It’s too early to tell whether new penalties targeting vape retailers in Queensland will prove effective, an expert says.
“We’re going to have to wait and see. The reality is that we don’t know at this stage,” Robert Taylor – policy and engagement manager at the Alcohol and Drug Foundation – told Government News.
Last week, the Queensland government became the first state or territory to pass penalties to deter retailers from supplying vapes and illicit cigarettes.
Amendments to the Tobacco and Other Smoking Products Act 1998 mean retailers could face up to two years’ jail and fines of up to $1.6 million.
“We make no apologies and will do everything we can to protect Queenslanders, especially kids, from the harms of smoking and vaping,” minister for health Shannon Fentiman said.
While largely supportive of the move, the main concern of the ADF is that vapes remain accessible to those that need them. “Ultimately, we want to make sure that there is a good level of accessibility without encouraging those who wouldn’t otherwise be using them to use them,” Taylor said, adding: “We’re particularly concerned about young people using them.”
And there are reasons to be concerned. An Australian schools survey found that, while the number of students reporting “ever smoking” has decreased over time, a significantly higher proportion of students reported “ever vaping” in 2022/23 compared to 2014 and 2017 (30% vs 13% and 14%).

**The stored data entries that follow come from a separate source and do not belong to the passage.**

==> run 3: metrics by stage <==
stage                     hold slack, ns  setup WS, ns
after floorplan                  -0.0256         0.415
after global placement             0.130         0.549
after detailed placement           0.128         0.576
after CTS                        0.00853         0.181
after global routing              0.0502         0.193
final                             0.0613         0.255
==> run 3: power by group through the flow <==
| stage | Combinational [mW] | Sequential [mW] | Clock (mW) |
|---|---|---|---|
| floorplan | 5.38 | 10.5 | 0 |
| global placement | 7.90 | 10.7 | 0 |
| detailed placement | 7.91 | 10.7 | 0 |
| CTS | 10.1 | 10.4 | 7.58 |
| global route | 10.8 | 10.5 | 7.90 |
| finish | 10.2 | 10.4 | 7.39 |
$ cat config.mk
export PLATFORM = sky130hd
export DESIGN_NAME = dead_time_plant_model_step_flat
export DESIGN_NICKNAME = d
export VERILOG_FILES = /design/src/hdl/dtpm_pkg.sv /design/src/hdl/dtpm_in_if.sv /design/src/hdl/dtpm_out_if.sv /design/src/hdl/dtpm_mac.sv /design/src/hdl/dtpm_line.sv /design/src/hdl/dtpm_seq.sv /design/src/hdl/dead_time_plant_model_step.sv /design/src/flat_wrapper.sv
export SDC_FILE = /design/constraint.sdc
export NUM_CORES = 2
export LEC_CHECK = 0
export BUFFER_PORTS_ARGS = -buffer_cell sky130_fd_sc_hd__buf_4
export CAP_MARGIN = 15
export CORE_UTILIZATION = 65
export DETAILED_ROUTE_END_ITERATION = 10
export HOLD_SLACK_MARGIN = 0.12
export PLACE_DENSITY = 0.82
export RECOVER_POWER = 50
export SYNTH_ARGS = -nofsm -noshare
export SYNTH_HDL_FRONTEND = slang
export SYNTH_SLANG_ARGS = --single-unit
$ cat constraint.sdc
create_clock -name clk -period 28.7 [get_ports clk]
set_clock_uncertainty 0.05 [all_clocks]
set_input_delay 2.87 -clock clk [delete_from_list [all_inputs] [get_ports clk]]
set_output_delay 2.87 -clock clk [all_outputs]
set_load 0.02 [all_outputs]
$ cat src/hdl/dtpm_pkg.sv
// Shared constants, codes and control structs of the dead-time plant model step.
`timescale 1ns / 1ps
`default_nettype none

package dtpm_pkg;

  localparam int unsigned MAX_DEAD_TIME = 13;

  localparam int unsigned CTRL_W     = 16;
  localparam int unsigned COEF_W     = 32;
  localparam int unsigned OUT_W      = 15;
  localparam int unsigned FLAG_W     = 2;
  localparam int unsigned DT_W       = 4;
  localparam int unsigned IDX_W      = 3;
  localparam int unsigned PROD_W     = 64;
  localparam int unsigned TERM_W     = 48;
  localparam int unsigned ACC_W      = 50;
  localparam int unsigned LINE_AGE_W = 8;

  localparam logic [OUT_W-1:0] OUT_MAX   = 15'd30720;
  localparam logic [OUT_W-1:0] OUT_RESET = 15'd2560;

  localparam logic signed [COEF_W-1:0] GAIN_RST     = 32'sd328;
  localparam logic signed [COEF_W-1:0] COEF_A_RST   = 32'sd18233229;
  localparam logic signed [COEF_W-1:0] COEF_B_RST   = 32'sd14812840;
  localparam logic signed [COEF_W-1:0] COEF_C_RST   = -32'sd2368012;
  localparam logic signed [COEF_W-1:0] FEEDBACK_RST = 32'sd7101;
  localparam logic [DT_W-1:0]          DEAD_TIME_RST = 4'd3;

  typedef enum logic [IDX_W-1:0] {
    REG_GAIN      = 3'd0,
    REG_COEF_A    = 3'd1,
    REG_COEF_B    = 3'd2,
    REG_COEF_C    = 3'd3,
    REG_FEEDBACK  = 3'd4,
    REG_DEAD_TIME = 3'd5
  } reg_idx_t;

  typedef enum logic [FLAG_W-1:0] {
    FLAG_NONE = 2'd0,
    FLAG_LOW  = 2'd1,
    FLAG_HIGH = 2'd2
  } clamp_flag_t;

  typedef enum logic [3:0] {
    S_IDLE,
    S_GAIN,
    S_SCALE,
    S_RD_A,
    S_MUL_A,
    S_MUL_B,
    S_MUL_C,
    S_MUL_F,
    S_SUM,
    S_OUT
  } state_t;

  typedef enum logic [2:0] {
    MUL_GAIN,
    MUL_A,
    MUL_B,
    MUL_C,
    MUL_FB
  } mul_sel_t;

  typedef struct packed {
    logic     mul_en;
    mul_sel_t sel;
    logic     acc_clr;
    logic     acc_add;
    logic     term_fb;
  } mac_ctl_t;

  typedef struct packed {
    logic                  wr_en;
    logic                  rd_en;
    logic [LINE_AGE_W-1:0] rd_age;
  } line_ctl_t;

endpackage

`default_nettype wire

$ cat src/hdl/dtpm_in_if.sv
// Input channel: one control value per transfer.
`timescale 1ns / 1ps
`default_nettype none

interface dtpm_in_if;
  logic                                   valid;
  logic                                   ready;
  logic signed [dtpm_pkg::CTRL_W-1:0]     control_in;

  modport source (output valid, output control_in, input ready);
  modport sink   (input valid, input control_in, output ready);
endinterface

`default_nettype wire

$ cat src/hdl/dtpm_out_if.sv
// Output channel: plant output and clamp flag per transfer.
`timescale 1ns / 1ps
`default_nettype none

interface dtpm_out_if;
  logic                          valid;
  logic                          ready;
  logic [dtpm_pkg::OUT_W-1:0]    plant_out;
  logic [dtpm_pkg::FLAG_W-1:0]   clamp_flag;

  modport source (output valid, output plant_out, output clamp_flag, input ready);
  modport sink   (input valid, input plant_out, input clamp_flag, output ready);
endinterface

`default_nettype wire

$ cat src/hdl/dtpm_mac.sv
// Shared 32x32 multiplier with product register, saturating scaler and accumulator.
`timescale 1ns / 1ps
`default_nettype none

module dtpm_mac (
  input  wire logic                                  clk,
  input  wire dtpm_pkg::mac_ctl_t                    ctl,
  input  wire logic signed [dtpm_pkg::COEF_W-1:0]    input_gain,
  input  wire logic signed [dtpm_pkg::COEF_W-1:0]    coef_a,
  input  wire logic signed [dtpm_pkg::COEF_W-1:0]    coef_b,
  input  wire logic signed [dtpm_pkg::COEF_W-1:0]    coef_c,
  input  wire logic signed [dtpm_pkg::COEF_W-1:0]    feedback_coef,
  input  wire logic signed [dtpm_pkg::CTRL_W-1:0]    ctrl_val,
  input  wire logic signed [dtpm_pkg::COEF_W-1:0]    line_val,
  input  wire logic        [dtpm_pkg::OUT_W-1:0]     older,
  output logic signed      [dtpm_pkg::COEF_W-1:0]    scaled,
  output logic signed      [dtpm_pkg::ACC_W-1:0]     acc
);

  logic signed [dtpm_pkg::COEF_W-1:0] op_x;
  logic signed [dtpm_pkg::COEF_W-1:0] op_y;
  logic signed [dtpm_pkg::PROD_W-1:0] prod_full;
  logic signed [dtpm_pkg::PROD_W-1:0] prod;
  logic signed [dtpm_pkg::TERM_W-1:0] term;

  always_comb begin
    op_x = '0;
    op_y = '0;
    unique case (ctl.sel)
      dtpm_pkg::MUL_GAIN: begin
        op_x = input_gain;
        op_y = {{(dtpm_pkg::COEF_W-dtpm_pkg::CTRL_W){ctrl_val[dtpm_pkg::CTRL_W-1]}}, ctrl_val};
      end
      dtpm_pkg::MUL_A: begin
        op_x = coef_a;
        op_y = line_val;
      end
      dtpm_pkg::MUL_B: begin
        op_x = coef_b;
        op_y = line_val;
      end
      dtpm_pkg::MUL_C: begin
        op_x = coef_c;
        op_y = line_val;
      end
      dtpm_pkg::MUL_FB: begin
        op_x = feedback_coef;
        op_y = {{(dtpm_pkg::COEF_W-dtpm_pkg::OUT_W){1'b0}}, older};
      end
      default: begin
        op_x = '0;
        op_y = '0;
      end
    endcase
  end

  assign prod_full = op_x * op_y;

  always_ff @(posedge clk) begin
    if (ctl.mul_en) begin
      prod <= prod_full;
    end
  end

  // Feedback product is Q40.24 (drop 8 bits), the others Q32.32 (drop 16).
  assign term = ctl.term_fb ? prod[55:8] : prod[63:16];

  always_ff @(posedge clk) begin
    if (ctl.acc_clr) begin
      acc <= '0;
    end else if (ctl.acc_add) begin
      acc <= acc + {{(dtpm_pkg::ACC_W-dtpm_pkg::TERM_W){term[dtpm_pkg::TERM_W-1]}}, term};
    end
  end

  // Floor shift by 8 then saturate to 32 bits signed.
  always_comb begin
    if (prod[63:39] == '0 || prod[63:39] == '1) begin
      scaled = prod[39:8];
    end else if (prod[63]) begin
      scaled = {1'b1, {(dtpm_pkg::COEF_W-1){1'b0}}};
    end else begin
      scaled = {1'b0, {(dtpm_pkg::COEF_W-1){1'b1}}};
    end
  end

endmodule

`default_nettype wire

$ cat src/hdl/dtpm_line.sv
// Dead-time delay line: circular buffer memory with per-entry valid bits.
`timescale 1ns / 1ps
`default_nettype none

module dtpm_line #(
  parameter int unsigned Depth = dtpm_pkg::MAX_DEAD_TIME + 3
) (
  input  wire logic                                  clk,
  input  wire logic                                  rst,
  input  wire dtpm_pkg::line_ctl_t                   ctl,
  input  wire logic signed [dtpm_pkg::COEF_W-1:0]    wr_data,
  output logic signed      [dtpm_pkg::COEF_W-1:0]    rd_data
);

  localparam int unsigned AW = $clog2(Depth);
  localparam logic [AW:0] DepthW = (AW+1)'(Depth);

  logic signed [dtpm_pkg::COEF_W-1:0] mem [Depth];
  logic [Depth-1:0]                   valid;
  logic [AW-1:0]                      head;
  logic [AW-1:0]                      wr_addr;
  logic [AW-1:0]                      rd_addr;
  logic [AW:0]                        rd_sum;
  logic signed [dtpm_pkg::COEF_W-1:0] rd_q;
  logic                               rd_vld;

  // Newest entry sits at head; age k lives at head + k, wrapped.
  assign wr_addr = (head == '0) ? AW'(Depth - 1) : head - 1'b1;
  assign rd_sum  = {1'b0, head} + {1'b0, AW'(ctl.rd_age)};
  assign rd_addr = (rd_sum >= DepthW) ? AW'(rd_sum - DepthW) : rd_sum[AW-1:0];

  always_ff @(posedge clk) begin
    if (ctl.wr_en) begin
      mem[wr_addr] <= wr_data;
    end
    if (ctl.rd_en) begin
      rd_q <= mem[rd_addr];
    end
  end

  always_ff @(posedge clk) begin
    if (rst) begin
      head   <= '0;
      valid  <= '0;
      rd_vld <= 1'b0;
    end else begin
      if (ctl.wr_en) begin
        head           <= wr_addr;
        valid[wr_addr] <= 1'b1;
      end
      if (ctl.rd_en) begin
        rd_vld <= valid[rd_addr];
      end
    end
  end

  // Entries never written read as zero.
  assign rd_data = rd_vld ? rd_q : '0;

`ifndef SYNTH
  a_no_rd_wr_same_cycle: assert property (@(posedge clk) disable iff (rst)
    !(ctl.wr_en && ctl.rd_en))
    else $error("delay line read and write in one cycle");

  a_head_in_range: assert property (@(posedge clk) disable iff (rst)
    {1'b0, head} < DepthW)
    else $error("delay line head out of range");

  a_write_advances_head: assert property (@(posedge clk) disable iff (rst)
    ctl.wr_en |=> valid[head])
    else $error("written entry not marked valid at new head");
`endif

endmodule

`default_nettype wire

$ cat src/hdl/dtpm_seq.sv
// Step sequencer: drives the shared multiplier and the delay line port.
`timescale 1ns / 1ps
`default_nettype none

module dtpm_seq #(
  parameter int unsigned MaxDeadTime = dtpm_pkg::MAX_DEAD_TIME
) (
  input  wire logic                           clk,
  input  wire logic                           rst,
  input  wire logic                           in_valid,
  input  wire logic [dtpm_pkg::DT_W-1:0]      dead_time,
  input  wire logic                           out_free,
  output logic                                in_ready,
  output dtpm_pkg::mac_ctl_t                  mac_ctl,
  output dtpm_pkg::line_ctl_t                 line_ctl,
  output logic                                out_load
);

  dtpm_pkg::state_t state;
  dtpm_pkg::state_t state_next;

  logic [dtpm_pkg::LINE_AGE_W-1:0] z;

  // Clamp the dead time to MaxDeadTime.
  assign z = (32'(dead_time) > 32'(MaxDeadTime)) ? dtpm_pkg::LINE_AGE_W'(MaxDeadTime)
                                                 : dtpm_pkg::LINE_AGE_W'(dead_time);

  always_ff @(posedge clk) begin
    if (rst) begin
      state <= dtpm_pkg::S_IDLE;
    end else begin
      state <= state_next;
    end
  end

  always_comb begin
    state_next = state;
    unique case (state)
      dtpm_pkg::S_IDLE:  if (in_valid) state_next = dtpm_pkg::S_GAIN;
      dtpm_pkg::S_GAIN:  state_next = dtpm_pkg::S_SCALE;
      dtpm_pkg::S_SCALE: state_next = dtpm_pkg::S_RD_A;
      dtpm_pkg::S_RD_A:  state_next = dtpm_pkg::S_MUL_A;
      dtpm_pkg::S_MUL_A: state_next = dtpm_pkg::S_MUL_B;
      dtpm_pkg::S_MUL_B: state_next = dtpm_pkg::S_MUL_C;
      dtpm_pkg::S_MUL_C: state_next = dtpm_pkg::S_MUL_F;
      dtpm_pkg::S_MUL_F: state_next = dtpm_pkg::S_SUM;
      dtpm_pkg::S_SUM:   state_next = dtpm_pkg::S_OUT;
      dtpm_pkg::S_OUT:   if (out_free) state_next = dtpm_pkg::S_IDLE;
      default:           state_next = dtpm_pkg::S_IDLE;
    endcase
  end

  always_comb begin
    in_ready         = 1'b0;
    out_load         = 1'b0;
    mac_ctl.mul_en   = 1'b0;
    mac_ctl.sel      = dtpm_pkg::MUL_GAIN;
    mac_ctl.acc_clr  = 1'b0;
    mac_ctl.acc_add  = 1'b0;
    mac_ctl.term_fb  = 1'b0;
    line_ctl.wr_en   = 1'b0;
    line_ctl.rd_en   = 1'b0;
    line_ctl.rd_age  = z;
    unique case (state)
      dtpm_pkg::S_IDLE: begin
        in_ready = 1'b1;
      end
      dtpm_pkg::S_GAIN: begin
        mac_ctl.mul_en  = 1'b1;
        mac_ctl.sel     = dtpm_pkg::MUL_GAIN;
        mac_ctl.acc_clr = 1'b1;
      end
      dtpm_pkg::S_SCALE: begin
        line_ctl.wr_en = 1'b1;
      end
      dtpm_pkg::S_RD_A: begin
        line_ctl.rd_en  = 1'b1;
        line_ctl.rd_age = z;
      end
      dtpm_pkg::S_MUL_A: begin
        mac_ctl.mul_en  = 1'b1;
        mac_ctl.sel     = dtpm_pkg::MUL_A;
        line_ctl.rd_en  = 1'b1;
        line_ctl.rd_age = z + 1'b1;
      end
      dtpm_pkg::S_MUL_B: begin
        mac_ctl.acc_add = 1'b1;
        mac_ctl.mul_en  = 1'b1;
        mac_ctl.sel     = dtpm_pkg::MUL_B;
        line_ctl.rd_en  = 1'b1;
        line_ctl.rd_age = z + 2'd2;
      end
      dtpm_pkg::S_MUL_C: begin
        mac_ctl.acc_add = 1'b1;
        mac_ctl.mul_en  = 1'b1;
        mac_ctl.sel     = dtpm_pkg::MUL_C;
      end
      dtpm_pkg::S_MUL_F: begin
        mac_ctl.acc_add = 1'b1;
        mac_ctl.mul_en  = 1'b1;
        mac_ctl.sel     = dtpm_pkg::MUL_FB;
      end
      dtpm_pkg::S_SUM: begin
        mac_ctl.acc_add = 1'b1;
        mac_ctl.term_fb = 1'b1;
      end
      dtpm_pkg::S_OUT: begin
        out_load = out_free;
      end
      default: begin
        in_ready = 1'b0;
      end
    endcase
  end

`ifndef SYNTH
  a_accept_starts_step: assert property (@(posedge clk) disable iff (rst)
    in_valid && in_ready |=> state == dtpm_pkg::S_GAIN)
    else $error("accepted item did not start a step");

  a_hold_until_free: assert property (@(posedge clk) disable iff (rst)
    state == dtpm_pkg::S_OUT && !out_free |=> state == dtpm_pkg::S_OUT)
    else $error("result dropped while output slot busy");

  a_ready_only_idle: assert property (@(posedge clk) disable iff (rst)
    in_ready |-> state == dtpm_pkg::S_IDLE)
    else $error("input ready outside idle");
`endif

endmodule

`default_nettype wire

$ cat src/hdl/dead_time_plant_model_step.sv
// Top level of the dead-time plant model step.
// Usage:
//   in_ch transfers one signed Q8.8 control value per plant step; out_ch
//   transfers the clamped unsigned Q7.8 plant output with its clamp flag
//   (none, clamped at zero, clamped at 120). Coefficients and dead time are
//   written through cfg_we/cfg_index/cfg_wdata, unknown indexes are ignored;
//   the user must write them only while no step is in flight (not enforced).
// Timing:
//   A step runs five products through one shared 32x32 multiplier and reads
//   three delay line entries over the line's single read port. The result is
//   loaded into the output register at the end of the step, and a new item is
//   taken only once the previous result has been loaded into it.
// Reset (rst, synchronous): registers return to their default coefficients,
//   the delay line reads as zero and both output history values are 10.0.
// Stall: a finished result sits in the output register; a following item may
//   be taken and computed, then waits in its last step until the register
//   is free. in_ch.ready is low while a step runs.
`timescale 1ns / 1ps
`default_nettype none

module dead_time_plant_model_step #(
  parameter int unsigned MaxDeadTime = dtpm_pkg::MAX_DEAD_TIME
) (
  input  wire logic                             clk,
  input  wire logic                             rst,
  dtpm_in_if.sink                               in_ch,
  dtpm_out_if.source                            out_ch,
  input  wire logic                             cfg_we,
  input  wire logic [dtpm_pkg::IDX_W-1:0]       cfg_index,
  input  wire logic [dtpm_pkg::COEF_W-1:0]      cfg_wdata
);

  logic signed [dtpm_pkg::COEF_W-1:0] input_gain;
  logic signed [dtpm_pkg::COEF_W-1:0] coef_a;
  logic signed [dtpm_pkg::COEF_W-1:0] coef_b;
  logic signed [dtpm_pkg::COEF_W-1:0] coef_c;
  logic signed [dtpm_pkg::COEF_W-1:0] feedback_coef;
  logic        [dtpm_pkg::DT_W-1:0]   dead_time;

  logic signed [dtpm_pkg::CTRL_W-1:0] ctrl_q;
  logic [dtpm_pkg::OUT_W-1:0]         newest_output;
  logic [dtpm_pkg::OUT_W-1:0]         older_output;

  logic                               out_valid;
  logic [dtpm_pkg::OUT_W-1:0]         plant_out_q;
  dtpm_pkg::clamp_flag_t              flag_q;

  dtpm_pkg::mac_ctl_t                 mac_ctl;
  dtpm_pkg::line_ctl_t                line_ctl;
  logic                               in_ready;
  logic                               out_free;
  logic                               out_load;

  logic signed [dtpm_pkg::COEF_W-1:0] scaled;
  logic signed [dtpm_pkg::COEF_W-1:0] line_val;
  logic signed [dtpm_pkg::ACC_W-1:0]  acc;
  logic signed [dtpm_pkg::ACC_W-9:0]  res;
  logic [dtpm_pkg::OUT_W-1:0]         res_clamped;
  dtpm_pkg::clamp_flag_t              res_flag;

  always_ff @(posedge clk) begin
    if (rst) begin
      input_gain    <= dtpm_pkg::GAIN_RST;
      coef_a        <= dtpm_pkg::COEF_A_RST;
      coef_b        <= dtpm_pkg::COEF_B_RST;
      coef_c        <= dtpm_pkg::COEF_C_RST;
      feedback_coef <= dtpm_pkg::FEEDBACK_RST;
      dead_time     <= dtpm_pkg::DEAD_TIME_RST;
    end else if (cfg_we) begin
      unique case (dtpm_pkg::reg_idx_t'(cfg_index))
        dtpm_pkg::REG_GAIN:      input_gain    <= cfg_wdata;
        dtpm_pkg::REG_COEF_A:    coef_a        <= cfg_wdata;
        dtpm_pkg::REG_COEF_B:    coef_b        <= cfg_wdata;
        dtpm_pkg::REG_COEF_C:    coef_c        <= cfg_wdata;
        dtpm_pkg::REG_FEEDBACK:  feedback_coef <= cfg_wdata;
        dtpm_pkg::REG_DEAD_TIME: dead_time     <= cfg_wdata[dtpm_pkg::DT_W-1:0];
        default: ;
      endcase
    end
  end

  always_ff @(posedge clk) begin
    if (in_ch.valid && in_ready) begin
      ctrl_q <= in_ch.control_in;
    end
  end

  assign in_ch.ready = in_ready;
  assign out_free    = !out_valid || out_ch.ready;

  dtpm_seq #(
    .MaxDeadTime(MaxDeadTime)
  ) u_seq (
    .clk      (clk),
    .rst      (rst),
    .in_valid (in_ch.valid),
    .dead_time(dead_time),
    .out_free (out_free),
    .in_ready (in_ready),
    .mac_ctl  (mac_ctl),
    .line_ctl (line_ctl),
    .out_load (out_load)
  );

  dtpm_mac u_mac (
    .clk          (clk),
    .ctl          (mac_ctl),
    .input_gain   (input_gain),
    .coef_a       (coef_a),
    .coef_b       (coef_b),
    .coef_c       (coef_c),
    .feedback_coef(feedback_coef),
    .ctrl_val     (ctrl_q),
    .line_val     (line_val),
    .older        (older_output),
    .scaled       (scaled),
    .acc          (acc)
  );

  dtpm_line #(
    .Depth(MaxDeadTime + 3)
  ) u_line (
    .clk    (clk),
    .rst    (rst),
    .ctl    (line_ctl),
    .wr_data(scaled),
    .rd_data(line_val)
  );

  // Bring the Q.16 sum to signed Q34.8 with floor, then clamp to 0..120.
  assign res = acc[dtpm_pkg::ACC_W-1:8];

  always_comb begin
    if (res[dtpm_pkg::ACC_W-9]) begin
      res_clamped = '0;
      res_flag    = dtpm_pkg::FLAG_LOW;
    end else if (res > $signed({{(dtpm_pkg::ACC_W-8-dtpm_pkg::OUT_W){1'b0}},
                                dtpm_pkg::OUT_MAX})) begin
      res_clamped = dtpm_pkg::OUT_MAX;
      res_flag    = dtpm_pkg::FLAG_HIGH;
    end else begin
      res_clamped = res[dtpm_pkg::OUT_W-1:0];
      res_flag    = dtpm_pkg::FLAG_NONE;
    end
  end

  always_ff @(posedge clk) begin
    if (rst) begin
      out_valid     <= 1'b0;
      newest_output <= dtpm_pkg::OUT_RESET;
      older_output  <= dtpm_pkg::OUT_RESET;
    end else if (out_load) begin
      out_valid     <= 1'b1;
      older_output  <= newest_output;
      newest_output <= res_clamped;
    end else if (out_ch.ready) begin
      out_valid <= 1'b0;
    end
  end

  always_ff @(posedge clk) begin
    if (out_load) begin
      plant_out_q <= res_clamped;
      flag_q      <= res_flag;
    end
  end

  assign out_ch.valid      = out_valid;
  assign out_ch.plant_out  = plant_out_q;
  assign out_ch.clamp_flag = flag_q;

`ifndef SYNTH
  a_out_in_range: assert property (@(posedge clk) disable iff (rst)
    out_valid |-> plant_out_q <= dtpm_pkg::OUT_MAX)
    else $error("plant output above clamp limit");

  a_flag_matches_value: assert property (@(posedge clk) disable iff (rst)
    out_valid && (flag_q == dtpm_pkg::FLAG_LOW || flag_q == dtpm_pkg::FLAG_HIGH)
      |-> (flag_q == dtpm_pkg::FLAG_LOW && plant_out_q == '0)
       || (flag_q == dtpm_pkg::FLAG_HIGH && plant_out_q == dtpm_pkg::OUT_MAX))
    else $error("clamp flag disagrees with output value");

  a_history_tracks_output: assert property (@(posedge clk) disable iff (rst)
    out_load |=> newest_output == plant_out_q && older_output == $past(newest_output))
    else $error("output history not updated with result");
`endif

endmodule

`default_nettype wire

$ cat src/flat_wrapper.sv
// flat-port wrapper written by rule: the top's interface ports become plain ports
module dead_time_plant_model_step_flat 
#(
  parameter int unsigned MaxDeadTime = dtpm_pkg::MAX_DEAD_TIME
)
  (clk, rst, cfg_we, cfg_index, cfg_wdata, in_ch_valid, in_ch_control_in, in_ch_ready, out_ch_valid, out_ch_plant_out, out_ch_clamp_flag, out_ch_ready);
  dtpm_in_if in_ch_i ();
  dtpm_out_if out_ch_i ();
  input  wire logic clk;
  input  wire logic rst;
  input  wire logic cfg_we;
  input  wire logic [dtpm_pkg::IDX_W-1:0] cfg_index;
  input  wire logic [dtpm_pkg::COEF_W-1:0] cfg_wdata;
  input wire logic [$bits(in_ch_i.valid)-1:0] in_ch_valid;
  input wire logic [$bits(in_ch_i.control_in)-1:0] in_ch_control_in;
  output wire logic [$bits(in_ch_i.ready)-1:0] in_ch_ready;
  output wire logic [$bits(out_ch_i.valid)-1:0] out_ch_valid;
  output wire logic [$bits(out_ch_i.plant_out)-1:0] out_ch_plant_out;
  output wire logic [$bits(out_ch_i.clamp_flag)-1:0] out_ch_clamp_flag;
  input wire logic [$bits(out_ch_i.ready)-1:0] out_ch_ready;
  assign in_ch_i.valid = in_ch_valid;
  assign in_ch_i.control_in = in_ch_control_in;
  assign in_ch_ready = in_ch_i.ready;
  assign out_ch_valid = out_ch_i.valid;
  assign out_ch_plant_out = out_ch_i.plant_out;
  assign out_ch_clamp_flag = out_ch_i.clamp_flag;
  assign out_ch_i.ready = out_ch_ready;
  dead_time_plant_model_step #(.MaxDeadTime(MaxDeadTime)) u_core (.clk(clk), .rst(rst), .in_ch(in_ch_i), .out_ch(out_ch_i), .cfg_we(cfg_we), .cfg_index(cfg_index), .cfg_wdata(cfg_wdata));
endmodule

The prevalence of students “ever smoking and vaping” in 2022/23 (12%) was also significantly higher than 2014 and 2017 (both 8%).
Following federal government legislation outlawing the retail sale of vapes earlier this year, all states and territories will be required to take Queensland’s lead and introduce similar penalties.
While unsure of the effectiveness of such laws, when it comes to harm-reduction policy, Taylor said: “It’s got to be a whole of government approach and it’s got to be health-based.”
He told GN punitive approaches to drug use, including nicotine use, are ineffective. “They don’t deter people and they don’t effectively resolve the underlying health concerns that may be related to alcohol or other drug use, or in this case vaping.”
For a harm-reduction policy to be effective it has to be co-designed, Taylor said. “We know that programs that are designed alongside people who are using them are best. So if it’s designing a program to prevent or reduce young people’s use of vapes, doing that with young people is the most effective thing to do. But whatever it is, it needs to be a health-led response.”